Argentina vivió hoy una elección legislativa marcada por la apatía. Con apenas 66 % de participación del padrón, el país registró la concurrencia más baja desde el retorno de la democracia en 1983, confirmando una tendencia preocupante: el desapego creciente de los ciudadanos hacia la política institucional.
Una curva descendente que ya se veía venir
Los números no mienten. Desde hace una década, la asistencia electoral viene cayendo de forma constante:
2015: 81 %
2017: 77,6 %
2019: 80,8 %
2021: 71 %
2023: 75,6 %
2025: 66 %
Si en 2019 todavía más de ocho de cada diez argentinos acudían a votar, hoy son apenas dos de cada tres. El fenómeno no puede explicarse solo por el cansancio económico o por el desencanto político: parece responder a una sensación más profunda, la de que “nada cambia”, gobierne quien gobierne.
Una democracia que envejece
En su cuadragésimo segundo año ininterrumpido, la democracia argentina enfrenta un desafío más complejo que la inflación o la deuda: la desafección ciudadana. La apatía electoral es, en el fondo, un síntoma de desconfianza estructural. El votante medio percibe que los partidos se han vuelto máquinas de poder, no de representación. Los dirigentes —desde los más tradicionales hasta los nuevos outsiders— prometen “cambio” pero reproducen las mismas lógicas de privilegio y distancia con la sociedad. La participación del 66 % no es solo un dato estadístico: es un grito silencioso. Significa que millones de argentinos eligieron no elegir, no por comodidad sino por decepción.

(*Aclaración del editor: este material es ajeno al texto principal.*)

Design axis_matmul2x2, start of the top module:
module axis_matmul2x2(
    input                       clk             ,
    input                       rst             ,
    input                       s_axis_tvalid   ,
    input     [31 : 0]          s_axis_tdata    ,
    input                       s_axis_tlast    ,
    output                      s_axis_tready   ,
    output                      m_axis_tvalid   ,
    output    [31 : 0]          m_axis_tdata    ,
    output                      m_axis_tlast    ,
    input                       m_axis_tready   
);
make LEC_CHECK=0 ABC_AREA=1 CAP_MARGIN=20 CORE_MARGIN=2 CORE_UTILIZATION=68 CTS_CLUSTER_SIZE=17 SLEW_MARGIN=20 finish   # period 4.8 ns
run.sh (not shown) runs the stock make flow with config.mk's settings and CLKGATE_MAP_FILE=.
The first run reached the layout checks and failed them: setup timing.
Edit:
- CORE_UTILIZATION: 68 -> 56
- CTS_CLUSTER_SIZE: 17 -> 100
- clock period: 4.8 -> 5.53 ns (I/O delays scaled with it)
After rerunning: The changed run finished but fails on setup timing; clock skew drops by 6.3 ps; core utilization drops by 15 points; first-iteration DRC count climbs by 7.2%; final cell count climbs by 2.8%.
Edit:
- ABC_AREA: 1 -> unset
- CORE_UTILIZATION: 56 -> 68
- CTS_CLUSTER_SIZE: 100 -> unset
- clock period: 5.53 -> 5.81 ns (I/O delays scaled with it)
The changed run completed and failed the layout checks on setup timing.
Final area rises by 1.1%.
Worst setup slack is better by 190 ps.
Area after synthesis rises by 2.4%.
Combinational power rises by 31%.
Hold slack is better by 4.5 ps.
Cell count falls by 13%.
Routed wire length falls by 0.77%.
Die size falls by 15%.
Sequential cell count is unchanged.
Edit:
- CORE_UTILIZATION: 68 -> 47
- TNS_END_PERCENT: unset -> 85
- clock period: 5.81 -> 7.5 ns (I/O delays scaled with it)
Outcome: Now the flow finished clean; setup slack improves by 1100 ps; cell count grows by 6.6%; final area shrinks by 0.97%; non-clock buffer count is lower by 6; routed wire length goes down by 4.8%; hold slack gets better by 8.1 ps; die size grows by 43%; combinational power is lower by 27%; fmax decreases by 8.9%.
Edit:
- CORE_UTILIZATION: 47 -> 40
- SETUP_SLACK_MARGIN: unset -> 1.08
- TNS_END_PERCENT: 85 -> unset
- clock period: 7.5 -> 7.16 ns (I/O delays scaled with it)
The changed run finished with timing, DRC and antenna clean. Synthesized cell count stays the same. Utilization fell by 6.1 points. Wire length rose by 2.2%. Via count is about the same. Global-route usage came out lower by 2.5 points. Power climbs by about 8%.

---

## north
Starting RTL as in the previous note.
clock: 4.13 ns
lec_check: 0
abc_area: 1
cap_margin: 20
core_margin: 2
core_utilization: 72
cts_cluster_size: 97
hold_slack_margin: 0.29
place_density_lb_addon: 0.1
setup_slack_margin: 1.22
slew_margin: 20
north: all stages done; final checks FAILED (negative setup slack).
Inputs modified between north and south:
# north
export LEC_CHECK = 0
export ABC_AREA = 1
export CAP_MARGIN = 20
export CORE_MARGIN = 2
export CORE_UTILIZATION = 72
export CTS_CLUSTER_SIZE = 97
export HOLD_SLACK_MARGIN = 0.29
export PLACE_DENSITY_LB_ADDON = 0.1
export SETUP_SLACK_MARGIN = 1.22
export SLEW_MARGIN = 20
create_clock -name core_clock -period 4.13 [get_ports {clk}]
# south
export LEC_CHECK = 0
export CAP_MARGIN = 20
export CORE_MARGIN = 2
export CORE_UTILIZATION = 40
export SLEW_MARGIN = 20
create_clock -name core_clock -period 7.5 [get_ports {clk}]
Results
Having completed the whole flow, south delivered a layout that passed the timing, design-rule and antenna checks.
Post-detailed-placement half-perimeter wirelength shrinks by more than 10% when moving from north to south.
Design area: lower on south
Run comparison: south launch point of the worst path u_top.sa.sa_1_1.mac.mul.pp_generator.pp_0[0]; north launch point of the worst path u_top.sa.sa_1_1.mac.mul.pp_generator.pp_0[2]
Diff north -> south: power went down by 3.0 mW; final routed wirelength across all metal layers went down by 11,000 µm; depth of the critical timing path with buffers and inverters included went up by 1; post-synthesis instance total went down by 201.
south vs north: total die size up in south
Going from north to south, combinational power shrank by more than a quarter.
south contains fewer vias than north.
Going from north to south, net switching power went down; power dissipated in the clock network went down.
The following lists how east was set up differently from south:
# south
export LEC_CHECK = 0
export CAP_MARGIN = 20
export CORE_MARGIN = 2
export CORE_UTILIZATION = 40
export SLEW_MARGIN = 20
create_clock -name core_clock -period 7.5 [get_ports {clk}]
# east
export LEC_CHECK = 0
export CAP_MARGIN = 20
export CORE_MARGIN = 2
export CORE_UTILIZATION = 72
export SLEW_MARGIN = 20
create_clock -name core_clock -period 9.59 [get_ports {clk}]
[summary]
east has chip height below what south had.
Between east and south, it is east whose final worst-path setup slack is higher, by 1910 ps.
Across both runs, die width was lower for east than for south.
Number of global-route vias before repair: south and east compared, higher one is east
Measured against south, the number of standard cells in the layout, taps in and fillers out of east comes out at 0.897 times the reference value.
Diff south -> east | first-iteration DRC count | up by more than a quarter
u_top.sa.sa_1_0.c_reg[15] as the endpoint of the worst setup timing path was reported by east, and u_top.sa.sa_1_1.c_reg[15] by south.
Final core area utilization was lower in south than in east.
Sequential share of layout area: east vs south up 0.72 points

Crisis de representación y fragmentación
El sistema político atraviesa una atomización sin precedentes. La polarización que dominó los años anteriores entre dos grandes bloques se deshace en una multiplicidad de fuerzas menores que compiten por migajas de poder. La consecuencia: un Congreso que se perfila fragmentado, con alianzas circunstanciales y sin consensos de fondo. La falta de liderazgos sólidos y la pérdida de credibilidad en las instituciones se reflejan en el ausentismo. La clase política no logra conectar con las prioridades cotidianas de la población: inseguridad, empleo, inflación, educación. El ciudadano común no siente que su voto influya en el rumbo del país.

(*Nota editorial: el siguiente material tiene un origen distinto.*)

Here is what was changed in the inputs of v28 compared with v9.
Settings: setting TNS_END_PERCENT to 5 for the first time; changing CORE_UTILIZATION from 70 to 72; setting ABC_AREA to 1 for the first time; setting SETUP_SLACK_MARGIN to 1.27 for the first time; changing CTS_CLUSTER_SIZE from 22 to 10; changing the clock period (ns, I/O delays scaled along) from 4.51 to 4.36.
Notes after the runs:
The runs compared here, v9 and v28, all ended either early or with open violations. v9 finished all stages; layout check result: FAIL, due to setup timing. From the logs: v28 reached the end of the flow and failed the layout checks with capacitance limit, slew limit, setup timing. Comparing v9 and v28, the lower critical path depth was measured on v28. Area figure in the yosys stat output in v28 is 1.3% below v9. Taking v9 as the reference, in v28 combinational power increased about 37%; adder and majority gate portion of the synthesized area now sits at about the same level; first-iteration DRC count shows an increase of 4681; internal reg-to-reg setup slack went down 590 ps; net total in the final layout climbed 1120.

El precio de la indiferencia
El peligro de este fenómeno no es solo simbólico. Una democracia con baja participación se debilita en su legitimidad y abre espacio para discursos autoritarios o antipolíticos. La desmovilización electoral es terreno fértil para el desencanto y para aquellos que prometen “dinamitar” el sistema, sin ofrecer alternativas reales. Si en los 80 el voto era un acto de esperanza y reconstrucción, hoy parece ser un trámite sin emoción ni expectativa. El desencanto se ha vuelto estructural, y el riesgo es que se convierta en indiferencia permanente.

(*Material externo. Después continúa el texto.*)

// nn_image_top
module nn_image_top #(
 parameter int IMG_W = 8,
 parameter int IMG_H = 8
)(
 input logic clk,
 input logic rst,
 input logic in_valid,
 input logic signed [8:0] in_pixel,
 input logic signed [7:0] k00, k01, k02,
 input logic signed [7:0] k10, k11, k12,
 input logic signed [7:0] k20, k21, k22,
 input logic signed [7:0] bias,
 input logic signed [7:0] scale,
 input logic signed [7:0] offset,
 input logic signed [W_W-1:0] w0,
 input logic signed [W_W-1:0] w1,
 input logic signed [W_W-1:0] w2,
 output logic out_valid,
 output logic signed [RES_W-1:0] conv_result,
 output logic signed [RES_W-1:0] norm_result,
 output logic signed [ACC_FC_W-1:0] acc0,
 output logic signed [ACC_FC_W-1:0] acc1,
 output logic signed [ACC_FC_W-1:0] acc2,
 output logic [$clog2(IMG_W)-1:0] out_x,
 output logic [$clog2(IMG_H)-1:0] out_y
);
For scale: about 7,500 cells after synthesis, about 430 flip-flops, about 300 I/O pins.
Settings: LEC_CHECK=0, CAP_MARGIN=20, CORE_MARGIN=7, CORE_UTILIZATION=28, GPL_ROUTABILITY_DRIVEN=1, GPL_TIMING_DRIVEN=0, HOLD_SLACK_MARGIN=0.22, MAX_ROUTING_LAYER=met4, MIN_ROUTING_LAYER=met1, SETUP_SLACK_MARGIN=0.34, SLEW_MARGIN=25; clock period 12.0 ns.
run.sh (not shown) runs the stock make flow with config.mk's settings and CLKGATE_MAP_FILE=.
Rerun with:
Settings changed: CORE_MARGIN 7 to 2, CORE_UTILIZATION 28 to 40, GPL_ROUTABILITY_DRIVEN 1 to default, GPL_TIMING_DRIVEN 0 to default, HOLD_SLACK_MARGIN 0.22 to default, MAX_ROUTING_LAYER met4 to default, MIN_ROUTING_LAYER met1 to default, SETUP_SLACK_MARGIN 0.34 to default, SLEW_MARGIN 25 to 20.
Clock period 12.0 ns to 11.5 ns, I/O delays scaled along.
What happened: Utilization increases by 13 points; final cell count decreases by 9.3%; wire length decreases by 8.5%; setup slack loses 0.17 ns; critical path depth decreases by 2; die size decreases by 32%; worst hold slack loses 0.037 ns; sequential power hardly moves; combinational power stays flat.
Rerun with:
Settings changed: CAP_MARGIN 20 to 0, CORE_UTILIZATION 40 to 61, CTS_CLUSTER_DIAMETER from default to 28, MAX_ROUTING_LAYER from default to met4, SETUP_SLACK_MARGIN from default to 2.55, TNS_END_PERCENT from default to 5.
Clock period 11.5 ns to 8.71 ns, I/O delays scaled along.
After rerunning:
- With this change the flow finished but fails on setup timing
- register-to-register slack degrades by 2.4 ns
- worst setup slack gets worse by 1.3 ns
- design area went up by 11%
- first-iteration DRC count climbs by about 1.6%
- clock power goes up by 130%
- total power increases by 67%
- global-route usage rose by 12 points
- die size shrinks by 34%
Rerun with:
Settings changed: CAP_MARGIN 0 to 20, CORE_UTILIZATION 61 to 40, CTS_CLUSTER_DIAMETER 28 to default, CTS_CLUSTER_SIZE from default to 40, GPL_TIMING_DRIVEN from default to 0, HOLD_SLACK_MARGIN from default to -0.07, MAX_ROUTING_LAYER met4 to default, SETUP_SLACK_MARGIN 2.55 to default, TNS_END_PERCENT 5 to default.
Clock period 8.71 ns to 12.0 ns, I/O delays scaled along.
Now the flow produced a clean layout.
Die size grows by well over a third.
Flip-flop count is unchanged.
Utilization went down by 32 points.
Design area falls by roughly a tenth.
Worst hold slack gains 0.027 ns.
Power goes down by well over a third.
Register-to-register slack gets better by 2.4 ns.
Clock-buffer cell count fell by 66.

---

## oak
The RTL this note starts from:
==> flow/design.v <==
`timescale 1ns/1ps
package nn_pkg;
 localparam int K_SIZE = 3;
 localparam int PROD_W = 17;
 localparam int ACC_CONV_W = PROD_W + $clog2(K_SIZE*K_SIZE);
 localparam int RES_W = ACC_CONV_W + 1;
 localparam int W_W = 8;
 localparam int ACC_FC_W = 40;
 localparam int SHIFT_NORM = 6;
endpackage
`timescale 1ns/1ps
module window_gen_3x3_flat #(
 parameter int IMG_W = 8,
 parameter int IMG_H = 8
)(
 input logic clk,
 input logic rst,
 input logic in_valid,
 input logic signed [8:0] in_pixel,
 output logic win_valid,
 output logic [80:0] win_flat,  
 output logic [$clog2(IMG_W)-1:0] out_x,
 output logic [$clog2(IMG_H)-1:0] out_y
);
 logic signed [8:0] line1 [0:IMG_W-1];
 logic signed [8:0] line2 [0:IMG_W-1];
 logic signed [8:0] s0[0:2], s1[0:2], s2[0:2];
 int unsigned x, y;
 integer k;
 task automatic put9(input int idx, input logic signed [8:0] val);
 begin
 win_flat[idx*9 +: 9] <= val;
 end
 endtask
 always_ff @(posedge clk) begin
 if (rst) begin
 x <= 0; y <= 0;
 win_valid <= 0;
 out_x <= '0; out_y <= '0;
 win_flat <= '0;
 for (k = 0; k < IMG_W; k = k + 1) begin
 line1[k] <= '0;
 line2[k] <= '0;
 end
 for (k = 0; k < 3; k = k + 1) begin
 s0[k] <= '0; s1[k] <= '0; s2[k] <= '0;
 end
 end else begin
 win_valid <= 0;
 if (in_valid) begin
 s0[0] <= s0[1]; s0[1] <= s0[2]; s0[2] <= line2[x];
 s1[0] <= s1[1]; s1[1] <= s1[2]; s1[2] <= line1[x];
 s2[0] <= s2[1]; s2[1] <= s2[2]; s2[2] <= in_pixel;
 line2[x] <= line1[x];
 line1[x] <= in_pixel;
 if (y >= 2 && x >= 2) begin
 put9(0, s0[1]); put9(1, s0[2]); put9(2, line2[x]);
 put9(3, s1[1]); put9(4, s1[2]); put9(5, line1[x]);
 put9(6, s2[1]); put9(7, s2[2]); put9(8, in_pixel);
 win_valid <= 1;
 out_x <= x - 2;
 out_y <= y - 2;
 end
 if (x == IMG_W-1) begin
 x <= 0;
 if (y != IMG_H-1) y <= y + 1;
 else y <= 0;
 end else begin
 x <= x + 1;
 end
 end
 end
 end
endmodule
`timescale 1ns/1ps
import nn_pkg::*;
module nn_block_flat #(
 parameter int SHIFT_NORM = nn_pkg::SHIFT_NORM
)(
 input logic clk,
 input logic rst,
 input logic [80:0] win_flat,
 input logic signed [7:0] k00, k01, k02,
 input logic signed [7:0] k10, k11, k12,
 input logic signed [7:0] k20, k21, k22,
 input logic signed [7:0] bias,
 input logic signed [7:0] scale,
 input logic signed [7:0] offset,
 input logic signed [W_W-1:0] w0,
 input logic signed [W_W-1:0] w1,
 input logic signed [W_W-1:0] w2,
 output logic signed [RES_W-1:0] conv_result,
 output logic signed [RES_W-1:0] norm_result,
 output logic signed [ACC_FC_W-1:0] acc0,
 output logic signed [ACC_FC_W-1:0] acc1,
 output logic signed [ACC_FC_W-1:0] acc2
);
 function automatic logic signed [8:0] pix(input int idx);
 begin
 pix = $signed(win_flat[idx*9 +: 9]);
 end
 endfunction
 integer signed sum_temp;
 integer signed sum_next;
 always_comb begin
 sum_temp =
 pix(0)*k00 + pix(1)*k01 + pix(2)*k02 +
 pix(3)*k10 + pix(4)*k11 + pix(5)*k12 +
 pix(6)*k20 + pix(7)*k21 + pix(8)*k22;
 sum_next = (sum_temp <<< 1) + $signed(bias);
 end
 logic signed [RES_W-1:0] conv_reg;
 always_ff @(posedge clk) begin
 if (rst) conv_reg <= '0;
 else conv_reg <= sum_next[RES_W-1:0];
 end
 always_ff @(posedge clk) begin
 if (rst) conv_result <= '0;
 else conv_result <= conv_reg;
 end
 localparam int PROD_W = RES_W + 8;
 logic signed [PROD_W-1:0] prod;
 integer signed prod_shifted;
 integer signed sum_off;
 integer signed norm_next;
 always_comb begin
 prod = $signed(conv_reg) * $signed(scale);
 if (SHIFT_NORM > 0) prod_shifted = $signed(prod) >>> SHIFT_NORM;
 else if (SHIFT_NORM < 0) prod_shifted = $signed(prod) <<< (-SHIFT_NORM);
 else prod_shifted = $signed(prod);
 sum_off = prod_shifted + $signed(offset);
 norm_next = (sum_off < 0) ? 0 : sum_off;
 end
 always_ff @(posedge clk) begin
 if (rst) norm_result <= '0;
 else norm_result <= norm_next[RES_W-1:0];
 end
 always_comb begin
 acc0 = $signed(norm_result) * $signed(w0);
 acc1 = $signed(norm_result) * $signed(w1);
 acc2 = $signed(norm_result) * $signed(w2);
 end
endmodule
`timescale 1ns/1ps
import nn_pkg::*;
module nn_image_top #(
 parameter int IMG_W = 8,
 parameter int IMG_H = 8
)(
 input logic clk,
 input logic rst,
 input logic in_valid,
 input logic signed [8:0] in_pixel,
 input logic signed [7:0] k00, k01, k02,
 input logic signed [7:0] k10, k11, k12,
 input logic signed [7:0] k20, k21, k22,
 input logic signed [7:0] bias,
 input logic signed [7:0] scale,
 input logic signed [7:0] offset,
 input logic signed [W_W-1:0] w0,
 input logic signed [W_W-1:0] w1,
 input logic signed [W_W-1:0] w2,
 output logic out_valid,
 output logic signed [RES_W-1:0] conv_result,
 output logic signed [RES_W-1:0] norm_result,
 output logic signed [ACC_FC_W-1:0] acc0,
 output logic signed [ACC_FC_W-1:0] acc1,
 output logic signed [ACC_FC_W-1:0] acc2,
 output logic [$clog2(IMG_W)-1:0] out_x,
 output logic [$clog2(IMG_H)-1:0] out_y
);
 logic win_valid;
 logic [80:0] win_flat;  
 logic [$clog2(IMG_W)-1:0] win_x;
 logic [$clog2(IMG_H)-1:0] win_y;
 window_gen_3x3_flat #(
 .IMG_W(IMG_W),
 .IMG_H(IMG_H)
 ) u_win (
 .clk (clk),
 .rst (rst),
 .in_valid (in_valid),
 .in_pixel (in_pixel),
 .win_valid(win_valid),
 .win_flat (win_flat),
 .out_x (win_x),
 .out_y (win_y)
 );
 nn_block_flat #(
 .SHIFT_NORM(SHIFT_NORM)
 ) u_core (
 .clk (clk),
 .rst (rst),
 .win_flat (win_flat),
 .k00(k00), .k01(k01), .k02(k02),
 .k10(k10), .k11(k11), .k12(k12),
 .k20(k20), .k21(k21), .k22(k22),
 .bias (bias),
 .scale (scale),
 .offset (offset),
 .w0(w0),
 .w1(w1),
 .w2(w2),
 .conv_result(conv_result),
 .norm_result(norm_result),
 .acc0(acc0),
 .acc1(acc1),
 .acc2(acc2)
 );
 logic [1:0] vpipe;
 logic [$clog2(IMG_W)-1:0] x_pipe0, x_pipe1;
 logic [$clog2(IMG_H)-1:0] y_pipe0, y_pipe1;
 always_ff @(posedge clk) begin
 if (rst) begin
 vpipe <= 2'b00;
 x_pipe0 <= '0; x_pipe1 <= '0;
 y_pipe0 <= '0; y_pipe1 <= '0;
 end else begin
 vpipe <= {vpipe[0], win_valid};
 if (win_valid) begin
 x_pipe0 <= win_x;
 y_pipe0 <= win_y;
 end
 x_pipe1 <= x_pipe0;
 y_pipe1 <= y_pipe0;
 end
 end
 assign out_valid = vpipe[1];
 assign out_x = x_pipe1;
 assign out_y = y_pipe1;
endmodule
clock: 13.1 ns
lec_check: 0
abc_area: 1
cap_margin: 30
cell_pad_in_sites_detail_placement: 1
core_aspect_ratio: 1.04
core_margin: 7
core_utilization: 42
cts_cluster_diameter: 378
cts_cluster_size: 57
gpl_timing_driven: 1
hold_slack_margin: 0.07
max_routing_layer: met5
place_density: 0.94
setup_slack_margin: 0.79
slew_margin: 20
tns_end_percent: 60
Tool error GRT-0116 stopped oak during global routing; no final results.
Relative to oak, the following input files were edited for pine:
- PLACE_DENSITY removed (was 0.94)
- SETUP_SLACK_MARGIN removed (was 0.79)
- CORE_UTILIZATION changed from 42 to 66
- CTS_CLUSTER_DIAMETER removed (was 378)
- TNS_END_PERCENT removed (was 60)
- HOLD_SLACK_MARGIN removed (was 0.07)
- CELL_PAD_IN_SITES_DETAIL_PLACEMENT removed (was 1)
- GPL_TIMING_DRIVEN removed (was 1)
- ABC_AREA removed (was 1)
- MAX_ROUTING_LAYER removed (was met5)
- CORE_ASPECT_RATIO removed (was 1.04)
- CAP_MARGIN changed from 30 to 20
- CTS_CLUSTER_SIZE removed (was 57)
- CORE_MARGIN changed from 7 to 2
- the clock period (ns, I/O delays scaled along) changed from 13.1 to 9.7
==> comparison <==
Number of resized instances in the post-cts repair step in pine is 510% higher than in oak. Mean cell area of the mapped netlist (higher): pine. Relative to oak, the die area measured on pine has decreased by more than a quarter. From oak to pine the numbers moved as follows: site row count went down, area reported by Yosys stat down about 8%, port buffer count stayed essentially flat, share of the synthesized netlist area taken by xor and xnor gates grew by 1.4 points. Compared to oak, pine has die extent in x about 24% lower. The runs compared here, oak and pine, all ended either early or with open violations. Although pine finished all stages, its layout failed final checks on setup timing. Side by side, post-placement setup slack turned out lower in pine than in oak. On pine: initial core utilization is 24 points higher than what oak gave. The number of instances in the synthesized netlist in oak is 1.4 times that in pine.
## Diff of input files: birch against pine
- setting HOLD_SLACK_MARGIN to -0.08 for the first time
- setting MAX_ROUTING_LAYER to met4 for the first time
- changing CORE_UTILIZATION from 66 to 72
- changing the clock period (ns, I/O delays scaled along) from 9.7 to 8.39
Notes after the runs:
Finished, but not clean: birch, with setup timing. Compare pine and birch | arrival time at the worst endpoint higher: birch. NOTE: combinational power in birch exceeds that of pine. When birch is set beside pine, its worst hold slack turns out to be 10 ps larger.
Power and IR drop assume default switching activity.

Conclusión: reconstruir la confianza
El 66 % de participación no debería ser leído como un simple dato técnico, sino como un llamado urgente a repensar la relación entre política y sociedad. Argentina necesita más que candidatos: necesita proyectos, transparencia y empatía. Recuperar la confianza del votante no será sencillo, pero sin ella ninguna reforma, ningún plan económico ni discurso de unidad podrá sostener el tejido democrático. Porque la democracia, para sobrevivir, necesita algo más que elecciones: necesita ciudadanos que crean que vale la pena participar.